Deuxième problème : si les Eglises prennent position sur tous les objets qui leur semble faire problème et sont soumis au peuple, discutés sous la coupole fédérale, plus ceux qu'elles détectent dans la société et dont on parle peut-être peu, elles vont devenir une machine à prendre position politiquement. Et comme l'immédiateté d'un mot d'ordre politique est beaucoup plus facile à entendre que la relativement longue réflexion permettant de se comprendre soi-même à la lumière de ce que Dieu nous a dit en Jésus-Christ, on va vite réduire le christianisme aux mots d'ordre qu'assènent les Eglises. Or leur tâche première reste de prêcher la parole de Dieu et d'administrer les sacrements. Il conviendra donc que les Eglises veillent à ne pas prendre parti sur absolument tout, mais qu'elles choisissent les objets qui sont franchement incompatibles voire scandaleusement incompatibles avec la parole de Dieu révélée en Jésus de Nazareth qu'elles ont pour tâche d'annoncer.

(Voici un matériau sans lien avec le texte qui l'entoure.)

## config.mk

```make
export PLATFORM = sky130hd
export DESIGN_NAME = watchdog_and_reset_control
export DESIGN_NICKNAME = d
export VERILOG_FILES = /design/src/wdt_pkg.sv /design/src/watchdog_and_reset_control.sv /design/src/tick_divider.sv /design/src/pin_sync.sv
export SDC_FILE = /design/constraint.sdc
export NUM_CORES = 1
export LEC_CHECK = 0
export BUFFER_PORTS_ARGS = -buffer_cell sky130_fd_sc_hd__buf_2
export CORE_ASPECT_RATIO = 0.6
export CORE_MARGIN = 2
export CORE_UTILIZATION = 45
export DETAILED_ROUTE_END_ITERATION = 12
export PLACE_DENSITY = 0.68
export SLEW_MARGIN = 20
export SYNTH_ARGS = -nofsm -noshare
export SYNTH_HDL_FRONTEND = slang
export SYNTH_HIERARCHICAL = 1
export SYNTH_SLANG_ARGS = --single-unit
```

## constraint.sdc

```tcl
create_clock -name clk_sys -period 2.9 [get_ports clk_sys]
set_input_delay 0.145 -clock clk_sys [delete_from_list [all_inputs] [get_ports clk_sys]]
set_output_delay 0.145 -clock clk_sys [all_outputs]
set_load 0.1 [all_outputs]
```

## src/wdt_pkg.sv

```systemverilog
// constants, field layouts and carrier types of the watchdog and reset controller
//
// Overview of operation
// - watchdog counts only low-speed RC clock ticks
// - period select picks tap 2^8 to 2^18
// - key 01010B enables, 10101B disables, else reset
// - control powers up with key enabled, select 011
// - invalid key reset sets key fault flag
// - key fault flag set by hardware, cleared by zero
// - upper four flag bits read as zero
// - running overflow resets device, sets timeout flag
// - sleeping overflow sets timeout, clears PC and SP only
// - key fault, clear, halt, pin reset clear count
// - pin key selects I/O, reset pin, else reset
// - pin key powers up selecting general I/O
// - low reset pin resets device, PC to zero
// - pin reset preserves a defined register subset
// - start-up delay after reset pin release
// - power-on delay before execution starts
// - power-on presets ports so pins are inputs
// - halt sets power-down, clears timeout and count
// - power-up or clear instruction clears power-down flag
// - sleeping overflow wakes device, sets timeout flag
package wdt_pkg;

    localparam int unsigned CLK_HZ          = 20_000_000;
    localparam int unsigned LOW_SPEED_RC_CLOCK_HZ         = 32_000;
    localparam int unsigned LOW_SPEED_RC_CLOCK_DIV        = CLK_HZ / LOW_SPEED_RC_CLOCK_HZ;
    localparam int unsigned POR_DELAY_MS    = 48;
    localparam int unsigned START_DELAY_MS  = 16;
    localparam int unsigned POR_DELAY_CYC   = POR_DELAY_MS * (CLK_HZ / 1000);
    localparam int unsigned START_DELAY_CYC = START_DELAY_MS * (CLK_HZ / 1000);
    localparam int unsigned SRESET_TICKS    = 4;
    localparam int unsigned DLY_W           = 20;
    localparam int unsigned WDT_BITS        = 18;

    localparam logic [3:0] OFS_CTRL   = 4'h0;
    localparam logic [3:0] OFS_FLAGS  = 4'h4;
    localparam logic [3:0] OFS_PINKEY = 4'h8;
    localparam logic [3:0] OFS_STATUS = 4'hC;

    localparam int unsigned KEY_LSB     = 3;
    localparam logic [4:0]  KEY_ENABLE  = 5'h0A;
    localparam logic [4:0]  KEY_DISABLE = 5'h15;
    localparam logic [7:0]  CTRL_POR    = 8'h53;
    localparam logic [7:0]  PINKEY_IO   = 8'h55;
    localparam logic [7:0]  PINKEY_RES  = 8'hAA;
    localparam int unsigned FLAG_KEY    = 0;
    localparam int unsigned FLAG_PINKEY = 3;
    localparam int unsigned STAT_TO     = 0;
    localparam int unsigned STAT_PDF    = 1;

    typedef struct packed {
        logic        hsel;
        logic [31:0] haddr;
        logic [1:0]  htrans;
        logic        hwrite;
        logic [2:0]  hsize;
        logic [31:0] hwdata;
        logic        hready;
    } ahb_req_t;

    typedef struct packed {
        logic [31:0] hrdata;
        logic        hreadyout;
        logic        hresp;
    } ahb_rsp_t;

    typedef struct packed {
        logic core_reset;
        logic pc_sp_clear;
        logic wake;
        logic port_preset;
        logic regs_preserve;
        logic pin_is_io;
    } reset_out_t;

    typedef enum logic [2:0] {
        ST_POR_WAIT, ST_RUN, ST_SW_DELAY, ST_PIN_HOLD, ST_START_WAIT
    } rst_state_t;

    // overflow mask for the selected period
    function automatic logic [WDT_BITS-1:0] tap_mask(input logic [2:0] sel);
        logic [WDT_BITS-1:0] m;
        m = '0;
        unique case (sel)
            3'h0: m = 18'h000FF;
            3'h1: m = 18'h003FF;
            3'h2: m = 18'h00FFF;
            3'h3: m = 18'h03FFF;
            3'h4: m = 18'h07FFF;
            3'h5: m = 18'h0FFFF;
            3'h6: m = 18'h1FFFF;
            3'h7: m = 18'h3FFFF;
        endcase
        return m;
    endfunction

endpackage

```

## src/watchdog_and_reset_control.sv

```systemverilog
// watchdog timer, keyed enables and reset sequencing behind an AHB-Lite slave
module watchdog_and_reset_control #(
    parameter int unsigned POR_CYCLES   = wdt_pkg::POR_DELAY_CYC,
    parameter int unsigned START_CYCLES = wdt_pkg::START_DELAY_CYC,
    parameter int unsigned SRESET_CNT   = wdt_pkg::SRESET_TICKS,
    parameter int unsigned LOW_SPEED_RC_CLOCK_CYCLES  = wdt_pkg::LOW_SPEED_RC_CLOCK_DIV
) (
    input  wire logic              clk_sys,
    input  wire logic              reset,
    input  wire wdt_pkg::ahb_req_t ahb_req,
    output wdt_pkg::ahb_rsp_t      ahb_rsp,
    input  wire logic              clear_instr,
    input  wire logic              halt_instr,
    input  wire logic              low_power_mode,
    input  wire logic              external_init_pin_n,
    output wdt_pkg::reset_out_t    rst_out
);
    import wdt_pkg::*;

    localparam logic [DLY_W-1:0] POR_LOAD   = DLY_W'(POR_CYCLES - 1);
    localparam logic [DLY_W-1:0] START_LOAD = DLY_W'(START_CYCLES - 1);
    localparam logic [DLY_W-1:0] SRST_LOAD  = DLY_W'(SRESET_CNT - 1);

    logic low_speed_rc_clock_tick;
    logic pin_s;

    // low_speed_rc_clock modelled as an enable from the system clock
    tick_divider #(
        .DIV (LOW_SPEED_RC_CLOCK_CYCLES)
    ) u_low_speed_rc_clock (
        .clk_sys (clk_sys),
        .reset   (reset),
        .tick    (low_speed_rc_clock_tick)
    );

    pin_sync u_pin (
        .clk_sys    (clk_sys),
        .reset      (reset),
        .pin_async  (external_init_pin_n),
        .pin_stable (pin_s)
    );

    // bus state
    logic        wr_pend_q;
    logic        wr_pend_d;
    logic [3:0]  wr_addr_q;
    logic [3:0]  wr_addr_d;
    logic [31:0] rdata_q;
    logic [31:0] rdata_d;
    logic        rd_flags_q;
    logic        rd_flags_d;

    // core state
    rst_state_t          state_q;
    rst_state_t          state_d;
    logic [DLY_W-1:0]    dly_q;
    logic [DLY_W-1:0]    dly_d;
    logic [WDT_BITS-1:0] cnt_q;
    logic [WDT_BITS-1:0] cnt_d;
    logic [7:0]          ctrl_q;
    logic [7:0]          ctrl_d;
    logic [7:0]          pinkey_q;
    logic [7:0]          pinkey_d;
    logic [3:0]          flags_q;
    logic [3:0]          flags_d;
    logic                to_q;
    logic                to_d;
    logic                pdf_q;
    logic                pdf_d;
    logic                fault_pin_q;
    logic                fault_pin_d;
    reset_out_t          out_q;
    reset_out_t          out_d;

    logic                addr_ok;
    logic                addr_hit;
    logic                wr_ctrl;
    logic                wr_flags;
    logic                wr_pinkey;
    logic [4:0]          key;
    logic                key_bad;
    logic                pinkey_bad;
    logic                wdt_on;
    logic                pin_rst_req;
    logic                ovf;
    logic [WDT_BITS-1:0] mask;

    function automatic logic [31:0] read_reg(input logic [3:0] a, input logic [7:0] c,
                                             input logic [3:0] f, input logic [7:0] p,
                                             input logic t, input logic d);
        logic [31:0] r;
        r = 32'h0;
        unique case (a)
            OFS_CTRL:   r[7:0] = c;
            OFS_FLAGS:  r[3:0] = f;
            OFS_PINKEY: r[7:0] = p;
            OFS_STATUS: r[1:0] = {d, t};
            default:    r = 32'h0;
        endcase
        return r;
    endfunction

    assign addr_ok    = ahb_req.hsel && ahb_req.hready && ahb_req.htrans[1];
    assign addr_hit   = (ahb_req.haddr[31:4] == 28'h0) && (ahb_req.haddr[1:0] == 2'h0);
    assign wr_ctrl    = wr_pend_q && (wr_addr_q == OFS_CTRL);
    assign wr_flags   = wr_pend_q && (wr_addr_q == OFS_FLAGS);
    assign wr_pinkey  = wr_pend_q && (wr_addr_q == OFS_PINKEY);
    assign key        = ctrl_q[KEY_LSB +: 5];
    assign key_bad    = (key != KEY_ENABLE) && (key != KEY_DISABLE);
    assign pinkey_bad = (pinkey_q != PINKEY_IO) && (pinkey_q != PINKEY_RES);
    assign wdt_on     = (key == KEY_ENABLE);
    assign pin_rst_req = (pinkey_q == PINKEY_RES) && !pin_s;
    assign mask       = tap_mask(ctrl_q[2:0]);
    assign ovf        = low_speed_rc_clock_tick && wdt_on && (state_q == ST_RUN)
                        && ((cnt_q & mask) == mask);

    always_comb begin
        state_d     = state_q;
        dly_d       = dly_q;
        cnt_d       = cnt_q;
        ctrl_d      = ctrl_q;
        pinkey_d    = pinkey_q;
        flags_d     = flags_q;
        to_d        = to_q;
        pdf_d       = pdf_q;
        fault_pin_d = fault_pin_q;
        out_d       = '0;
        // software writes only while the core runs; only hardware sets a flag
        if (state_q == ST_RUN) begin
            if (wr_ctrl) begin
                ctrl_d = ahb_req.hwdata[7:0];
            end
            if (wr_pinkey) begin
                pinkey_d = ahb_req.hwdata[7:0];
            end
            if (wr_flags) begin
                flags_d[FLAG_KEY]    = flags_q[FLAG_KEY] & ahb_req.hwdata[FLAG_KEY];
                flags_d[FLAG_PINKEY] = flags_q[FLAG_PINKEY] & ahb_req.hwdata[FLAG_PINKEY];
            end
        end
        if (low_speed_rc_clock_tick && wdt_on && (state_q == ST_RUN)) begin
            cnt_d = WDT_BITS'(cnt_q + 1'b1);
        end
        unique case (state_q)
            ST_POR_WAIT: begin
                if (dly_q == '0) begin
                    state_d = ST_RUN;
                end else begin
                    dly_d = DLY_W'(dly_q - 1'b1);
                end
            end
            ST_RUN: begin
                if (pin_rst_req) begin
                    state_d = ST_PIN_HOLD;
                    cnt_d   = '0;
                end else if (key_bad || pinkey_bad) begin
                    state_d     = ST_SW_DELAY;
                    dly_d       = SRST_LOAD;
                    fault_pin_d = !key_bad;
                    cnt_d       = '0;
                end else if (ovf) begin
                    to_d  = 1'b1;
                    cnt_d = '0;
                    if (low_power_mode) begin
                        out_d.pc_sp_clear = 1'b1;
                        out_d.wake        = 1'b1;
                    end else begin
                        state_d  = ST_START_WAIT;
                        dly_d    = START_LOAD;
                        ctrl_d   = CTRL_POR;
                        pinkey_d = PINKEY_IO;
                    end
                end else begin
                    if (clear_instr) begin
                        cnt_d = '0;
                        pdf_d = 1'b0;
                    end
                    if (halt_instr) begin
                        cnt_d = '0;
                        pdf_d = 1'b1;
                        to_d  = 1'b0;
                    end
                end
            end
            ST_SW_DELAY: begin
                cnt_d = '0;
                if (low_speed_rc_clock_tick) begin
                    if (dly_q == '0) begin
                        state_d  = ST_START_WAIT;
                        dly_d    = START_LOAD;
                        ctrl_d   = CTRL_POR;
                        pinkey_d = PINKEY_IO;
                        if (fault_pin_q) begin
                            flags_d[FLAG_PINKEY] = 1'b1;
                        end else begin
                            flags_d[FLAG_KEY] = 1'b1;
                        end
                    end else begin
                        dly_d = DLY_W'(dly_q - 1'b1);
                    end
                end
            end
            ST_PIN_HOLD: begin
                cnt_d = '0;
                if (pin_s) begin
                    state_d  = ST_START_WAIT;
                    dly_d    = START_LOAD;
                    ctrl_d   = CTRL_POR;
                    pinkey_d = PINKEY_IO;
                end
            end
            ST_START_WAIT: begin
                if (dly_q == '0) begin
                    state_d = ST_RUN;
                end else begin
                    dly_d = DLY_W'(dly_q - 1'b1);
                end
            end
        endcase
        out_d.core_reset    = (state_d == ST_POR_WAIT) || (state_d == ST_PIN_HOLD)
                              || (state_d == ST_START_WAIT);
        out_d.port_preset   = (state_d == ST_POR_WAIT);
        out_d.regs_preserve = out_d.core_reset && !out_d.port_preset;
        out_d.pin_is_io     = (pinkey_d != PINKEY_RES);
    end

    // read data taken from next-state values so a write just before is seen
    always_comb begin
        wr_pend_d  = addr_ok && ahb_req.hwrite && addr_hit;
        wr_addr_d  = ahb_req.haddr[3:0];
        rd_flags_d = addr_ok && !ahb_req.hwrite && addr_hit
                     && (ahb_req.haddr[3:0] == OFS_FLAGS);
        rdata_d    = rdata_q;
        if (addr_ok && !ahb_req.hwrite) begin
            rdata_d = addr_hit ? read_reg(ahb_req.haddr[3:0], ctrl_d, flags_d,
                                          pinkey_d, to_d, pdf_d) : 32'h0;
        end
    end

    always_ff @(posedge clk_sys) begin
        if (reset) begin
            state_q     <= ST_POR_WAIT;
            dly_q       <= POR_LOAD;
            cnt_q       <= '0;
            ctrl_q      <= CTRL_POR;
            pinkey_q    <= PINKEY_IO;
            flags_q     <= 4'h0;
            to_q        <= 1'b0;
            pdf_q       <= 1'b0;
            fault_pin_q <= 1'b0;
            out_q       <= '{core_reset: 1'b1, port_preset: 1'b1, pin_is_io: 1'b1,
                             default: 1'b0};
            wr_pend_q   <= 1'b0;
            wr_addr_q   <= 4'h0;
            rdata_q     <= 32'h0;
            rd_flags_q  <= 1'b0;
        end else begin
            state_q     <= state_d;
            dly_q       <= dly_d;
            cnt_q       <= cnt_d;
            ctrl_q      <= ctrl_d;
            pinkey_q    <= pinkey_d;
            flags_q     <= flags_d;
            to_q        <= to_d;
            pdf_q       <= pdf_d;
            fault_pin_q <= fault_pin_d;
            out_q       <= out_d;
            wr_pend_q   <= wr_pend_d;
            wr_addr_q   <= wr_addr_d;
            rdata_q     <= rdata_d;
            rd_flags_q  <= rd_flags_d;
        end
    end

    assign rst_out = out_q;
    assign ahb_rsp = '{hrdata: rdata_q, hreadyout: 1'b1, hresp: 1'b0};
endmodule // watchdog_and_reset_control

```

## src/tick_divider.sv

```systemverilog
// divider making the low-speed clock tick as a one-cycle enable
module tick_divider #(
    parameter int unsigned DIV = 625
) (
    input  wire logic clk_sys,
    input  wire logic reset,
    output logic      tick
);
    localparam int unsigned W = (DIV > 1) ? $clog2(DIV) : 1;
    localparam logic [W-1:0] LAST = W'(DIV - 1);

    logic [W-1:0] cnt_q;
    logic [W-1:0] cnt_d;
    logic         tick_d;

    always_comb begin
        tick_d = (cnt_q == LAST);
        cnt_d  = tick_d ? '0 : W'(cnt_q + 1'b1);
    end

    always_ff @(posedge clk_sys) begin
        if (reset) begin
            cnt_q <= '0;
            tick  <= 1'b0;
        end else begin
            cnt_q <= cnt_d;
            tick  <= tick_d;
        end
    end
endmodule // tick_divider

```

## src/pin_sync.sv

```systemverilog
// three-stage synchroniser; the output moves once stages two and three agree
module pin_sync (
    input  wire logic clk_sys,
    input  wire logic reset,
    input  wire logic pin_async,
    output logic      pin_stable
);
    logic [2:0] sync_q;
    logic [2:0] sync_d;
    logic       stable_d;

    always_comb begin
        sync_d   = {sync_q[1:0], pin_async};
        stable_d = (sync_q[2] == sync_q[1]) ? sync_q[1] : pin_stable;
    end

    always_ff @(posedge clk_sys) begin
        if (reset) begin
            sync_q     <= 3'h7;
            pin_stable <= 1'b1;
        end else begin
            sync_q     <= sync_d;
            pin_stable <= stable_d;
        end
    end
endmodule // pin_sync

```

==> results.cfg, run 1 <==
[floorplanning]
die_x_um = 143
initial_core_util_pct = 46.2
die_y_um = 87.4
core_mm2 = 0.0113
ioPinCount = 118
die-area_mm2 = 0.0125
rows = 30

[global_routing]
overflow = 0
grt_use_total_pct = 22.3
grt_pass1_wl_um = 21900
grt_pass1_vias = 4340
antenna_found_initial = 0
grt_max_degree = 42

[pwr]
powerDensity_mw_per_mm2 = 486
clkPwrFrac_pct = 42.2
pwr-share-seq_pct = 48.9
swShare_pct = 25.4
ir_worst_vdd_mv = 0.276
combPwrFrac_pct = 8.9
total_leakage_power_nw = 2.47
switching_power_w = 0.000739
internal-power_w = 0.00217

[yosys]
synth_edf_count = 0
syn_area_mm2 = 0.00522
async_flop_share_pct = 0
syn_inst = 611
synth_flop_cell = dfxtp_1
ys_types = 78
synth_area_leaders = dfxtp_1 39%, nor2_1 4.8%, mux2i_1 4.8%
synth_area_leader_cell = dfxtp_1
ys_seq_area_share_pct = 39.1
ys_ff_latch = 102
yosys_warnings = 6
synth_top_area_share_pct = 39.1
synth.avg_cell_area_um2 = 8.54

[finish]
drive_above_1_share_pct = 17.2
fin_util_pct = 53.0
synthToLayoutAreaGrowth_pct = 14.7
num_antenna_cells = 0
final_nets = 763
fill_cells = 1062

[sta]
fmax_mhz = 359
min_period_over_period_pct = 96.0
min_period_ns = 2.78
grt_setup_unrepaired = no
tns_ns = 0
final_max_slew_viol_count = 0
final_hold_viol_count = 0
setup_viol = 0
skew_ns = 0.00696
tightest_slew_ns = 0.744
relSlewSlack_pct = 50.4

[clock_network]
h-tree-depth = 3
insertion_delay_ns = 0.35
cts_buffers = 9
clock_tree.root_cell = clkbuf_16
cts_buffer_depth = 2
post_cts_resized = 0
clock_sinks = 102
cts_tree = done
clk_pin_slew_ns = 0.06

[critical_path]
ff2ff_path_depth = 7
path_cells = nor4b_1 -> mux2i_1 -> a21oi_1 -> o211ai_2 -> a21oi_2 -> nor2_1 -> a221o_1
criticalPathCategory = reg2reg
cp.arrival_ns = 3.01
crit_slowest_cell = a21oi_2
cp-start-kind = flip-flop
required_ns = 3.13
crit_path_end_kind = flip-flop
cpPeakStageDelay_ns = 0.44
path_max_fanout = 11

[placement]
numPortBuffers = 63
place_hpwl_um = 10200
gp_congestion = 0.914

[hold_path]
holdPathStages = 2
worstHoldPathType = in2reg

[outcome]
status = finished clean

[drt]
firstDrtPassIters = 5
route.detailed.drc = 0
wl_per_cell_um = 16.4
drtIter0Drc = 464
viasPerCell = 5.71
routed_wirelength_um = 13900
ant_nets = 0
vias = 4822

[flow_run]
drv_cap = 0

Après avoir traité ces deux problèmes que me semblent soulever le manifeste « Les Eglises se taisent-elles ou font-elles entendre leur voix ? », je m'aperçois que j'ai à chaque fois été amené à dire que l'intervention des Eglises se justifie quand telle action politique ou prise de position politique est clairement incompatible avec la parole de Dieu. Cette manière négative et même réactive de considérer le problème politique me paraît particulièrement bien correspondre à ce qu'est la tâche du chrétien dans le monde : résister au mal. Il ne nous appartient, en effet, pas d'instituer le royaume de Dieu sur terre. Dieu s'en charge. Nous en sommes incapables. A chaque fois que les humains ont tenté de le faire, ils ont été conduits à des catastrophes. Il nous appartient de résister au mal.
Notule 1 : il faut reconnaître qu'il vaut parfois mieux que les Eglises se taisent ! C'est le cas de la déclaration de l'Eglise Evangélique Réformée de Suisse à propos de la crise qui a aboutit au rachat de Crédit Suisse par l'UBS (cf. le blog de Pierre Farron sur ce même site du 26 avril 2023: https://www.reformes.ch/blog/pierre-farron/2023/04/too-scared-speak-une-faillite-spirituelle )
Notule 2 : un café théologique organisé par le groupe Pertinence s'intéressera à ce manifeste lundi 30 octobre de 19h à 21h au Sycomore, Centre culturel des Terreaux à Lausanne en présence de Pierre Bühler et de Philippe Leuba, ancien conseiller d'état et nouveau conseiller synodal vaudois.